1. A petty burglary might go unreported. A wave of burglaries covering multiple people, multiple times, and no one wants to bother the police? You really believe that? But then, they see someone who MIGHT have been involved, and suddenly it's important enough to round up the troops, chase him down WITH GUNS, and demand that clear himself? You really believe that? Lol
2. You can't make up your own law. It's clear what's allowed. You have to have IMMEDIATE KNOWLEDGE OF THE FELONY! How much clearer do I need to make that? No amount spin is going to change that. They had NO IMMEDIATE KNOWLEDGE OF A FELONY. Do you understand now? It doesn't matter that they suspected it. They needed IMMEDIATE KNOWLEDGE OF A FELONY to justify chasing someone down.
3. You keep making up what you think are ways to go around the statute. You keep believing stories that even a child would see are lies. And you keep trying to pass off both as facts b/c you don't actually have an argument that stands up with the real facts.
I sure wouldn’t. But it appears the McMichaels did.
This is a reasonable analysis. My problem with it, and other similar posts, is when one concludes that no reasonable person would ever behave this way, therefore, the McMichaels didn’t behave this way.
The jury will be instructed to consider what a reasonable person would do or what most reasonable people would do.

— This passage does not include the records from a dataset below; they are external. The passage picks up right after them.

[src/rtl/ring_pkg.sv]
// Shared constants and the routing rule for the bidirectional ring router node.
package ring_pkg;
    localparam int CW    = 0;
    localparam int CCW   = 1;
    localparam int PE    = 2;
    localparam int NPORT = 3;

    localparam int DATA_W_DEF  = 64;
    localparam int HOP_W_DEF   = 8;
    localparam int HOP_LSB_DEF = 48;
    localparam int DIR_BIT_DEF = 62;
    localparam int VC_BIT_DEF  = 63;

    // Exhausted hop count ejects locally; otherwise the direction bit picks the ring side.
    function automatic logic [1:0] route(input logic hop_zero, input logic dir);
        if (hop_zero) begin
            return 2'(PE);
        end
        return dir ? 2'(CCW) : 2'(CW);
    endfunction
endpackage

[src/rtl/rr_arb3.sv]
// Three-requester round-robin arbiter; the pointer advances past the winner only on a grant.
module rr_arb3 (
    input  logic       clk,
    input  logic       rst,
    input  logic [2:0] req,
    input  logic       en,
    output logic [2:0] gnt
);
    logic [1:0] ptr;
    logic [2:0] pick;

    always_comb begin
        pick = 3'b000;
        case (ptr)
            2'd0:    pick = req[0] ? 3'b001 : req[1] ? 3'b010 : req[2] ? 3'b100 : 3'b000;
            2'd1:    pick = req[1] ? 3'b010 : req[2] ? 3'b100 : req[0] ? 3'b001 : 3'b000;
            default: pick = req[2] ? 3'b100 : req[0] ? 3'b001 : req[1] ? 3'b010 : 3'b000;
        endcase
        gnt = en ? pick : 3'b000;
    end

    always_ff @(posedge clk) begin
        if (rst) begin
            ptr <= 2'd0;
        end else if (|gnt) begin
            ptr <= gnt[0] ? 2'd1 : gnt[1] ? 2'd2 : 2'd0;
        end
    end
endmodule

[src/rtl/ring_router_vc.sv]
// Ring router node: cw/ccw/pe inputs with two phase-alternating banks each, per-output
// round-robin arbitration into a one-entry output buffer, hop-count routing and PE loopback.
module ring_router_vc
    import ring_pkg::*;
#(
    parameter int DATA_W  = DATA_W_DEF,
    parameter int HOP_W   = HOP_W_DEF,
    parameter int HOP_LSB = HOP_LSB_DEF,
    parameter int DIR_BIT = DIR_BIT_DEF,
    parameter int VC_BIT  = VC_BIT_DEF
) (
    input  logic              CLK,
    input  logic              RST,
    output logic              polarity,
    input  logic              cwsi,
    output logic              cwri,
    input  logic [DATA_W-1:0] cwdi,
    input  logic              ccwsi,
    output logic              ccwri,
    input  logic [DATA_W-1:0] ccwdi,
    input  logic              pesi,
    output logic              peri,
    input  logic [DATA_W-1:0] pedi,
    output logic              cwso,
    input  logic              cwro,
    output logic [DATA_W-1:0] cwdo,
    output logic              ccwso,
    input  logic              ccwro,
    output logic [DATA_W-1:0] ccwdo,
    output logic              peso,
    input  logic              pero,
    output logic [DATA_W-1:0] pedo
);
    // Link handshake: a beat transfers at the clock edge where send and ready are both high;
    // ready depends on state only, and send/data stay put until that edge.
    logic [NPORT-1:0]  si, ri, ro, free, taken;
    logic [DATA_W-1:0] di [NPORT];
    logic [DATA_W-1:0] cap [NPORT];
    logic [1:0]        dest [NPORT];
    logic [1:0]        ibuf_valid [NPORT];
    logic [DATA_W-1:0] ibuf_data [NPORT][2];
    logic [NPORT-1:0]  obuf_valid;
    logic [DATA_W-1:0] obuf_data [NPORT];
    logic [NPORT-1:0]  req [NPORT];
    logic [NPORT-1:0]  gnt [NPORT];
    logic [DATA_W-1:0] win_data [NPORT];

    assign si = {pesi, ccwsi, cwsi};
    assign ro = {pero, ccwro, cwro};
    assign di[CW]  = cwdi;
    assign di[CCW] = ccwdi;
    assign di[PE]  = pedi;

    assign cwri  = ri[CW];
    assign ccwri = ri[CCW];
    assign peri  = ri[PE];
    assign cwso  = obuf_valid[CW];
    assign ccwso = obuf_valid[CCW];
    assign peso  = obuf_valid[PE];
    assign cwdo  = obuf_data[CW];
    assign ccwdo = obuf_data[CCW];
    assign pedo  = obuf_data[PE];

    // The bank matching the phase receives; the opposite bank competes for outputs.
    always_comb begin
        for (int x = 0; x < NPORT; x++) begin
            ri[x]  = ~ibuf_valid[x][polarity];
            cap[x] = di[x];
            if (x != PE) begin
                cap[x][HOP_LSB +: HOP_W] = di[x][HOP_LSB +: HOP_W] - HOP_W'(1);
            end
            dest[x] = route(ibuf_data[x][~polarity][HOP_LSB +: HOP_W] == '0,
                            ibuf_data[x][~polarity][DIR_BIT]);
        end
    end

    always_comb begin
        for (int o = 0; o < NPORT; o++) begin
            free[o] = ~obuf_valid[o] | ro[o];
            for (int x = 0; x < NPORT; x++) begin
                req[o][x] = ibuf_valid[x][~polarity] && (dest[x] == 2'(o));
            end
        end
    end

    for (genvar o = 0; o < NPORT; o++) begin : g_arb
        rr_arb3 u_arb (
            .clk (CLK),
            .rst (RST),
            .req (req[o]),
            .en  (free[o]),
            .gnt (gnt[o])
        );
    end

    always_comb begin
        taken = '0;
        for (int o = 0; o < NPORT; o++) begin
            win_data[o] = '0;
            for (int x = 0; x < NPORT; x++) begin
                if (gnt[o][x]) begin
                    win_data[o] = ibuf_data[x][~polarity];
                    taken[x]    = 1'b1;
                end
            end
            win_data[o][VC_BIT] = ~polarity;
        end
    end

    always_ff @(posedge CLK) begin
        if (RST) begin
            polarity   <= 1'b0;
            obuf_valid <= '0;
            for (int x = 0; x < NPORT; x++) begin
                ibuf_valid[x]   <= 2'b00;
                ibuf_data[x][0] <= '0;
                ibuf_data[x][1] <= '0;
                obuf_data[x]    <= '0;
            end
        end else begin
            polarity <= ~polarity;
            for (int x = 0; x < NPORT; x++) begin
                if (si[x] && ri[x]) begin
                    ibuf_valid[x][polarity] <= 1'b1;
                    ibuf_data[x][polarity]  <= cap[x];
                end
                if (taken[x]) begin
                    ibuf_valid[x][~polarity] <= 1'b0;
                end
            end
            // A refill takes priority over the drain so a draining slot is reloaded in place.
            for (int o = 0; o < NPORT; o++) begin
                if (|gnt[o]) begin
                    obuf_valid[o] <= 1'b1;
                    obuf_data[o]  <= win_data[o];
                end else if (ro[o]) begin
                    obuf_valid[o] <= 1'b0;
                end
            end
        end
    end
endmodule

[config.mk]
export PLATFORM = sky130hd
export DESIGN_NAME = ring_router_vc
export DESIGN_NICKNAME = d
export VERILOG_FILES = /design/src/rtl/ring_pkg.sv /design/src/rtl/rr_arb3.sv /design/src/rtl/ring_router_vc.sv
export SDC_FILE = /design/constraint.sdc
export NUM_CORES = 1
export LEC_CHECK = 0
export CAP_MARGIN = 20
export CORE_MARGIN = 2
export CORE_UTILIZATION = 54
export CTS_BUF_LIST = sky130_fd_sc_hd__clkbuf_8
export DETAILED_ROUTE_END_ITERATION = 10
export PLACE_DENSITY = 0.78
export SYNTH_ARGS = -nofsm -noshare
export SYNTH_HDL_FRONTEND = slang
export SYNTH_HIERARCHICAL = 1
export SYNTH_SLANG_ARGS = --single-unit
[constraint.sdc]
create_clock -name CLK -period 7 [get_ports CLK]
set_input_delay 1.75 -clock CLK [delete_from_list [all_inputs] [get_ports CLK]]
set_output_delay 1.75 -clock CLK [all_outputs]
set_load 0.02 [all_outputs]
==> impl_metrics.json <==
{
  "dr_wl_met3_mm": 9.38,
  "dp_hpwl_mm": 47.9,
  "crit_start": "polarity",
  "cts_root_buf": "clkbuf_8",
  "synthAdderAreaFrac_pct": 0.0924,
  "r2r_start": "polarity",
  "setup_ws_ns": 1.28,
  "firstDrtPassIters": 6,
  "synth_top_family_by_area": "simple AND/OR/NAND/NOR gates",
  "synthMuxAreaShare_pct": 8.25,
  "worst_slew_pin_slew_ns": 1.23,
  "hold_path_class": "reg2reg",
  "power.leakage_nw": 11.7,
  "ctsHoldBuffers": 0,
  "max_slew_margin_pct": 18.0,
  "io-pin-count": 399,
  "worstSkewPairLatency_ns": 0.69,
  "pre_cts_slack_ns": 1.36,
  "vias": 20000,
  "drt_iter0_drc": 2742,
  "clk_pin_slew_ns": 0.06,
  "cts-resized-gates": 0,
  "die_w_microns": 228,
  "ys_seq_elements": 586,
  "grt_overflow": 0,
  "worstSetupPathType": "reg2reg",
  "skew_ns": 0.0288,
  "die_h_microns": 228,
  "wl_met2_mm": 39.3,
  "hold_viol_final": 0,
  "ys_top_cells_by_area": "edfxtp_1, and2_1, mux2_2",
  "worstReg2RegEnd": "obuf_data[0][185]",
  "cts-htree-levels": 3,
  "ys_warn_count": 6,
  "pwr_density_cell_nw_per_um2": 273,
  "rows": 82,
  "syn_area_sq_um": 27100,
  "ys.flop_type": "edfxtp_1",
  "worstSetupStartpointType": "register",
  "fin_nets": 2642,
  "r2r_slack_ns": 1.28,
  "area_growth_pct": 23.4,
  "synth_compound_area_share_pct": 10.3,
  "syn_inst": 2066,
  "synth_top_area_share_pct": 63.7,
  "clockBufferDepth": 3,
  "wl_met1_mm": 29.4,
  "route.detailed.drc": 0,
  "grt_pass1_vias": 20400,
  "period_minus_slack_ns": 5.72,
  "synth-edff-count": 574,
  "yosysSeqAreaShare_pct": 64.5,
  "drive_above_1_share_pct": 15.2,
  "setup_viol": 0,
  "io_buffers": 395,
  "ff2ff_path_depth": 10,
  "synth_largest_area_cell": "edfxtp_1",
  "yosys.cell_types.count": 57,
  "endpoint": "obuf_data[0][185]",
  "ir_drop_v": 0.000191,
  "post-cts-setup-buffers": 0,
  "p_total_mw": 9.12,
  "numCtsBuffers": 95,
  "required_ns": 7.40,
  "top_layer": "met5",
  "crit_path_end_kind": "register",
  "path_max_fanout": 75,
  "synth_nets": 2268,
  "initial_core_util_pct": 54.3,
  "cts_tree": "done",
  "core_area_sq_um": 49900,
  "cap_violations": 0,
  "syn_avg_cell_area_sq_um": 13.1,
  "slew_violations": 0,
  "grt_pass1_wl_mm": 121,
  "ant_nets": 0,
  "rsz0062_at_grt": "no",
  "track_usage_pct": 31.0,
  "fillers": 3581,
  "synth.top_cells.by_count": "edfxtp_1, and2_1, a21oi_1, mux2_2, nand2_1",
  "viasPerCell": 6.25,
  "finalCritPeriodShare_pct": 81.7,
  "synth.most_common_cell": "edfxtp_1",
  "yosys.area_share.simple_pct": 13.8,
  "status": "finished clean",
  "dieArea_sq_um": 51900,
  "final.setup.tns_ns": 0,
  "place_congestion": 0.847,
  "async_flop_share_pct": 0,
  "antenna_found_initial": 14,
  "grt_max_degree": 76,
  "post-route-util_pct": 67.0,
  "routed_wirelength_mm": 82.0,
  "arrival_ns": 6.12,
  "synth_xor_area_share_pct": 0.194,
  "post_drt_wl_per_cell_microns": 25.7,
  "cts_sinks": 586,
  "fmax_mhz": 175
}
[sequential cells by signal (all words and copies together), names as in the netlist]
register         cells
g_arb.u_arb/ptr      6
obuf_data          192
obuf_valid           3
ibuf_data          378
polarity             1
ibuf_valid           6
[kinds of logic (layout without fill, tap and decap cells)]
| kind of cell | count (synthesis) | after routing |
|---|---|---|
| AOI/OAI and AO/OA | 437 | 437 |
| other | 0 | 8 |
| adders and majority gates | 2 | 2 |
| DFF | 586 | 586 |
| and+or+nand+nor | 675 | 675 |
| muxes | 198 | 198 |
| xor gates and xnor gates | 6 | 6 |
| buffers and inverters | 162 | 609 |
[worst min-delay path by stage]
stage                     slack (ns)                   from  depth (start not counted)               endpoint
after detailed placement        0.52  g_arb[0].u_arb/ptr[0]                          2  g_arb[0].u_arb/ptr[0]
after floorplan                 0.47       ibuf_valid[2][1]                          2       ibuf_valid[2][1]
after global placement          0.51  g_arb[2].u_arb/ptr[0]                          2  g_arb[2].u_arb/ptr[0]
after CTS                       0.53  g_arb[1].u_arb/ptr[0]                          2  g_arb[1].u_arb/ptr[0]
after global routing            0.56  g_arb[0].u_arb/ptr[0]                          2  g_arb[0].u_arb/ptr[0]
final                           0.53  g_arb[0].u_arb/ptr[0]                          2  g_arb[0].u_arb/ptr[0]
[worst max-delay path, stage by stage (launching register included)]
cell	delay (ns)
dfxtp_4	0.69
mux2_2	0.46
nor4b_1	0.83
nor2b_1	0.29
nor2_1	0.08
o211a_4	0.45
buf_12	0.29
nor3_1	0.66
a31o_4	0.84
buf_4	0.54
a21oi_1	0.10
[layout make-up]
cell class | instances | area, sq um | area share, %
antenna | 8 | 20.0 | 0.0599
multi-input combinational | 1318 | 8970 | 26.9
clock inverter | 63 | 300 | 0.899
sequential | 586 | 17500 | 52.3
inverter | 10 | 37.5 | 0.112
timing repair buffer | 429 | 4280 | 12.8
tap | 672 | 841 | 2.52
clock buffer | 107 | 1470 | 4.41
[metal layers]
metal  GRT usage (%)  up-vias
met4            15.7       14
li1                -     8463
met3            7.94      305
met1            38.3     9651
met5               0        -
met2            50.9     1524
[per-stage QoR]
stage          cells  hold slack (ns)  cell area (sq um)
2_1_floorplan   2066            0.471              27100
3_3_place_gp    3010            0.507              31500
3_5_place_dp    3010            0.520              31500
4_1_cts         3180            0.528              33300
5_1_grt         3190            0.558              33400
6_report        3193            0.534              33400
[where the power goes]
part	switching (mW)	internal, mW	total, mW
logic	1.15	0.719	1.87
registers	0.159	4.28	4.44
clock network	1.35	1.46	2.82
[layout by cell type (no fill, tap or decap), drive strengths merged, types with 30 or more instances in the layout]
cell type / Yosys / layout
mux2: 190 / 190
nor2: 39 / 39
inv: 10 / 41
nand2: 186 / 186
buf: 56 / 34
and2: 346 / 346
clkinv: 0 / 30
clkdlybuf4s50: 0 / 395
clkbuf: 96 / 107
a22oi: 180 / 180
edfxtp: 574 / 574
a21oi: 200 / 200
(Power assumes the default switching activity.)
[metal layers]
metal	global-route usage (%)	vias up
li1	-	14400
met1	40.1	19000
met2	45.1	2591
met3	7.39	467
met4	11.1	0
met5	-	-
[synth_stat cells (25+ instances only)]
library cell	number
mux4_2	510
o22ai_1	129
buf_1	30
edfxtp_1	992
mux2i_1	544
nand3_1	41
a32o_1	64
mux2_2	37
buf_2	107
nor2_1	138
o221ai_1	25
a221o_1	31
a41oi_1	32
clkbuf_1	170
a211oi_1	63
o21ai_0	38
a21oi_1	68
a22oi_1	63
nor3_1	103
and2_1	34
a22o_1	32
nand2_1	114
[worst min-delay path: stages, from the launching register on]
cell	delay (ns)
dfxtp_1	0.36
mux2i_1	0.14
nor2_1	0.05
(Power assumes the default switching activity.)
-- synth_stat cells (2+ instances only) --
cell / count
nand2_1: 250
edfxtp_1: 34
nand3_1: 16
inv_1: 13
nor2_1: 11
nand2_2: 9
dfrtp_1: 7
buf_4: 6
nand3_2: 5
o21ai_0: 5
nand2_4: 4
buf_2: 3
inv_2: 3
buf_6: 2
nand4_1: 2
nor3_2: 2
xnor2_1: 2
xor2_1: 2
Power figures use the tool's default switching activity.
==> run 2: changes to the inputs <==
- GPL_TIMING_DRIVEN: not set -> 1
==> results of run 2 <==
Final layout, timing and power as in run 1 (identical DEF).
<file path="config.mk">
export PLATFORM = sky130hd
export DESIGN_NAME = pipe_hazard_unit
export DESIGN_NICKNAME = d
export VERILOG_FILES = /design/src/rtl/pipe_hazard_unit_pkg.sv /design/src/rtl/pipe_hazard_unit_scoreboard.sv /design/src/rtl/pipe_hazard_unit.sv
export SDC_FILE = /design/constraint.sdc
export NUM_CORES = 1
export LEC_CHECK = 0
export ABC_CLOCK_PERIOD_IN_PS = 1260
export CAP_MARGIN = 20
export CELL_PAD_IN_SITES_DETAIL_PLACEMENT = 1
export CELL_PAD_IN_SITES_GLOBAL_PLACEMENT = 2
export CORE_MARGIN = 2
export CORE_UTILIZATION = 10
export CTS_CLUSTER_SIZE = 10
export DETAILED_ROUTE_END_ITERATION = 7
export GPL_TIMING_DRIVEN = 0
export PLACE_DENSITY_LB_ADDON = 0.1
export SLEW_MARGIN = 20
export SYNTH_ARGS = -nofsm -noshare
export SYNTH_HDL_FRONTEND = slang
export SYNTH_SLANG_ARGS = --single-unit
export TNS_END_PERCENT = 100
</file>
<file path="constraint.sdc">
create_clock -name clk -period 1.26 [get_ports clk]
set_input_delay 0.189 -clock clk [delete_from_list [all_inputs] [get_ports clk]]
set_output_delay 0.189 -clock clk [all_outputs]
set_load 0.05 [all_outputs]
</file>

The standard they are told to apply is not every last reasonable person on the face of the earth. But really if they are saying the behavior is not reasonable then they will be saying either that they dont see the McMichaels as reasonable people either at all or at that time.
That is not clear RK. The message indicates that McMichael agreed he would help. That suggests someone from the PD asked them. So the PD may well have asked for help or at least that the McMichael help his neighbor. .
Police are already disavowing that. The officer who sent English that text was not authorized to do so by his department, and had himself been previously officially disciplined for failing to do his duty.
Quote:
Lou Dekman, the chief of police in LaGrange, Georgia, and past president of the International Association of Chiefs of Police, said the request in the text message is not standard policy or procedure for police officers.
“As we see in the result of this incident, it’s dangerous,” Dekman said. “It’s dangerous for the citizen that is maybe representing the neighborhood and making the confrontation. It’s dangerous for the person who’s being confronted. In addition, police chiefs and departments and law enforcement agencies, they make decisions about the allocation of resources based on calls for service. So, if we’re not getting those calls, we’re not responding to them and we’re not documenting them.”
We both know this. That's the whole point. When someone couldn't come up with a good reason to justify Arbery's death, another tactic was used: Character assassination. By bringing up his past, said person hopes to show Arbery in a bad light, to say "he was a criminal, he deserved to die".
I have done some perusing around Facebook. In the wake of Arbery's death, I notice something. Hardly a peep from most of the conservatives that I know. Actually, a few persons who do have conservative views did make posts in tribute to Arbery. All them were females. All of them moms of young boys.
I thought about some of the individuals who were in a hurry to post about Michael Brown and pointing out how the officers were justified. Some of those persons are dead silent about Arbery.
Quote:
O.C.G.A. 16-11-102 (2010)
16-11-102. Pointing or aiming gun or pistol at another
A person is guilty of a misdemeanor when he intentionally and without legal justification points or aims a gun or pistol at another, whether the gun or pistol is loaded or unloaded.